When the giant rhubarb leaves began to unfurl their creases and wrinkles out by the milk house this spring, it was hard not feel a little happy-sad at the sight. One of the plants in my flourishing patch, the best one on the end with the slenderest brightest red stems, isn’t original to the property like the others are. It was a gift to me the spring I was a new bride, expecting my first child and eagerly planning our very first garden at the house we had recently moved into.
I had stopped at my nearly 90-year-old grandpa’s house to pick up a few of the vegetable plants from his little homemade greenhouse, the extras from his own ambitious garden that he had always offered to family year after year.“Do you have any rhubarb at the new place?” Grandpa asked, as he tucked sturdy tomato plants, peppers and cabbage into a wooden flat for me. The white Styrofoam cups squeaked against each other as he splashed them liberally with a scoop of collected rainwater. He scrawled the variety names onto a yellow page from an old auction receipt book, garden dirt beneath his nails, fingers big and rugged around the stub of a pencil. “Rutger is a new variety,” he noted. “Nice and early, and great flavor. I searched all over town to find seed after I tasted one last year; finally found it at Fleet for ninety cents a packet. Can’t beat that price! Oh, and you’ll want some of these Sugar Cherry, too. Just like candy.”
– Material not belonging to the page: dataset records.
What follows belongs to an exercise in optimizing a design on an open flow for small area and a short achievable clock period; a production flow would make more cautious choices. Function was checked by simulation only, so behaviour that the tests miss may differ from the original.

==> inputs of run a <==
Design HP_Test_Top, start of the top module:
module HP_Test_Top (
    input              inPort_clk,
    input      [511:0] inPort_msg,
    output reg [255:0] outPort_hash
);
    reg  [511:0] msg_r;
    wire [255:0] hash;
    reg  [255:0] hash_r;
    always @(posedge inPort_clk) begin
        msg_r <= inPort_msg;
    end
    sha_pipe pipe (.hash(hash), .clk(inPort_clk), .msg(msg_r));
    always @(posedge inPort_clk) begin
        hash_r       <= hash;
        outPort_hash <= hash_r;
    end
endmodule
==> module sha_pipe, before the edit <==
module sha_pipe #(
    parameter RA = 1,        
    parameter PA = 1,        
    parameter SA = 1         
) (
    output wire [255:0] hash,
    input  wire         clk,
    input  wire [511:0] msg       
);
    localparam [255:0] IV = {
        32'h5be0cd19, 32'h1f83d9ab, 32'h9b05688c, 32'h510e527f,
        32'ha54ff53a, 32'h3c6ef372, 32'hbb67ae85, 32'h6a09e667
    };
    localparam [31:0] IV0 = IV[ 31:  0], IV1 = IV[ 63: 32], IV2 = IV[ 95: 64], IV3 = IV[127: 96];
    localparam [31:0] IV4 = IV[159:128], IV5 = IV[191:160], IV6 = IV[223:192], IV7 = IV[255:224];
    localparam [31:0] K0 = 32'h428a2f98, K1 = 32'h71374491, K2 = 32'hb5c0fbcf;
    localparam [31:0] S1_0 = {IV4[5:0], IV4[31:6]} ^ {IV4[10:0], IV4[31:11]} ^ {IV4[24:0], IV4[31:25]};
    localparam [31:0] S0_0 = {IV0[1:0], IV0[31:2]} ^ {IV0[12:0], IV0[31:13]} ^ {IV0[21:0], IV0[31:22]};
    localparam [31:0] CH_0 = (IV4 & IV5) | (~IV4 & IV6);
    localparam [31:0] MJ_0 = (IV0 & IV1) | (IV0 & IV2) | (IV1 & IV2);
    localparam [31:0] T1_0 = IV7 + S1_0 + CH_0 + K0;
    localparam [31:0] CA   = T1_0 + S0_0 + MJ_0;
    localparam [31:0] CE   = T1_0 + IV3;
    reg [256*32-1:0] rst;
    reg [512*32-1:0] rw;
    wire [31:0] m0 = msg[31:0], m1 = msg[63:32], m2 = msg[95:64];
    wire [31:0] a1_0, e1_0, hkw1_0, hkw2_0, a2_0, e2_0;
    sha_cpa #(.ARCH(RA)) p0a (.sum(a1_0),   .x(m0), .y(CA));
    sha_cpa #(.ARCH(RA)) p0e (.sum(e1_0),   .x(m0), .y(CE));
    sha_cpa #(.ARCH(PA)) p0h (.sum(hkw1_0), .x(m1), .y(IV6 + K1));
    sha_cpa #(.ARCH(PA)) p1h (.sum(hkw2_0), .x(m2), .y(IV5 + K2));
    sha_round #(.ARCH(RA)) r1 (.a_n(a2_0), .e_n(e2_0), .a(a1_0), .b(IV0), .c(IV1), .d(IV2),
                               .e(e1_0), .f(IV4), .g(IV5), .hkw(hkw1_0));
    wire [31:0] w16_0, w17_0, w18_0;
    sha_sched #(.ARCH(SA)) sw16 (.w16(w16_0), .w0(msg[ 31:  0]), .w1(msg[ 63: 32]), .w9(msg[319:288]), .w14(msg[479:448]));
    sha_sched #(.ARCH(SA)) sw17 (.w16(w17_0), .w0(msg[ 63: 32]), .w1(msg[ 95: 64]), .w9(msg[351:320]), .w14(msg[511:480]));
    sha_sched #(.ARCH(SA)) sw18 (.w16(w18_0), .w0(msg[ 95: 64]), .w1(msg[127: 96]), .w9(msg[383:352]), .w14(w16_0));
    always @(posedge clk) begin
        rst[256*1 +: 256] <= {hkw2_0, IV4, e1_0, e2_0, IV1, IV0, a1_0, a2_0};
        rw [512*1 +: 512] <= {w18_0, w17_0, w16_0, msg[511:96]};
    end
    genvar j;
    generate
        for (j = 1; j < 32; j = j + 1) begin : stg
            wire [255:0] st_n, hs;
            wire [511:0] ww_n;
            sha_stage #(.J(j), .RA(RA), .PA(PA), .SA(SA)) s (
                .st_n(st_n), .ww_n(ww_n), .hash(hs),
                .st(rst[256*j +: 256]), .ww(rw[512*j +: 512]));
            if (j < 31) begin : reg_next
                always @(posedge clk) begin
                    rst[256*(j+1) +: 256] <= st_n;
                    rw [512*(j+1) +: 512] <= ww_n;
                end
            end else begin : out
                assign hash = hs;
            end
        end
    endgenerate
endmodule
I nodded in agreement, then replied, “No, there’s no rhubarb at our new place; I’ll be able to get some from Mom’s garden, though—“ But he hadn’t heard the last part of my sentence, only the word “no”. “My rhubarb really took off this spring,” he said proudly, grabbing a shovel leaning against a nearby shed, and heading off purposefully towards the garden. “I’ll dig you up one.”
Pleased at the unexpected offer, I followed him along the little path through the row of pines that separated the house from the garden, ducking and stepping high to miss the elaborate system of electric wires that guarded his carefully cultivated vegetables from hungry critters. A row of butter crunch lettuce made a brilliant yellow-green ruffle against the black dirt of the freshly tilled soil; further down, I could see the shadows of more greenhouse plants like the ones he had put in a flat for me, growing sturdy beneath their hand-cobbled mini greenhouses of wire and plastic. As usual, his garden was in weeks before anyone else’s and thriving. He stooped to pull a couple radishes, shaking off the dirt before he handed them to me. “You better take a couple of those, too.”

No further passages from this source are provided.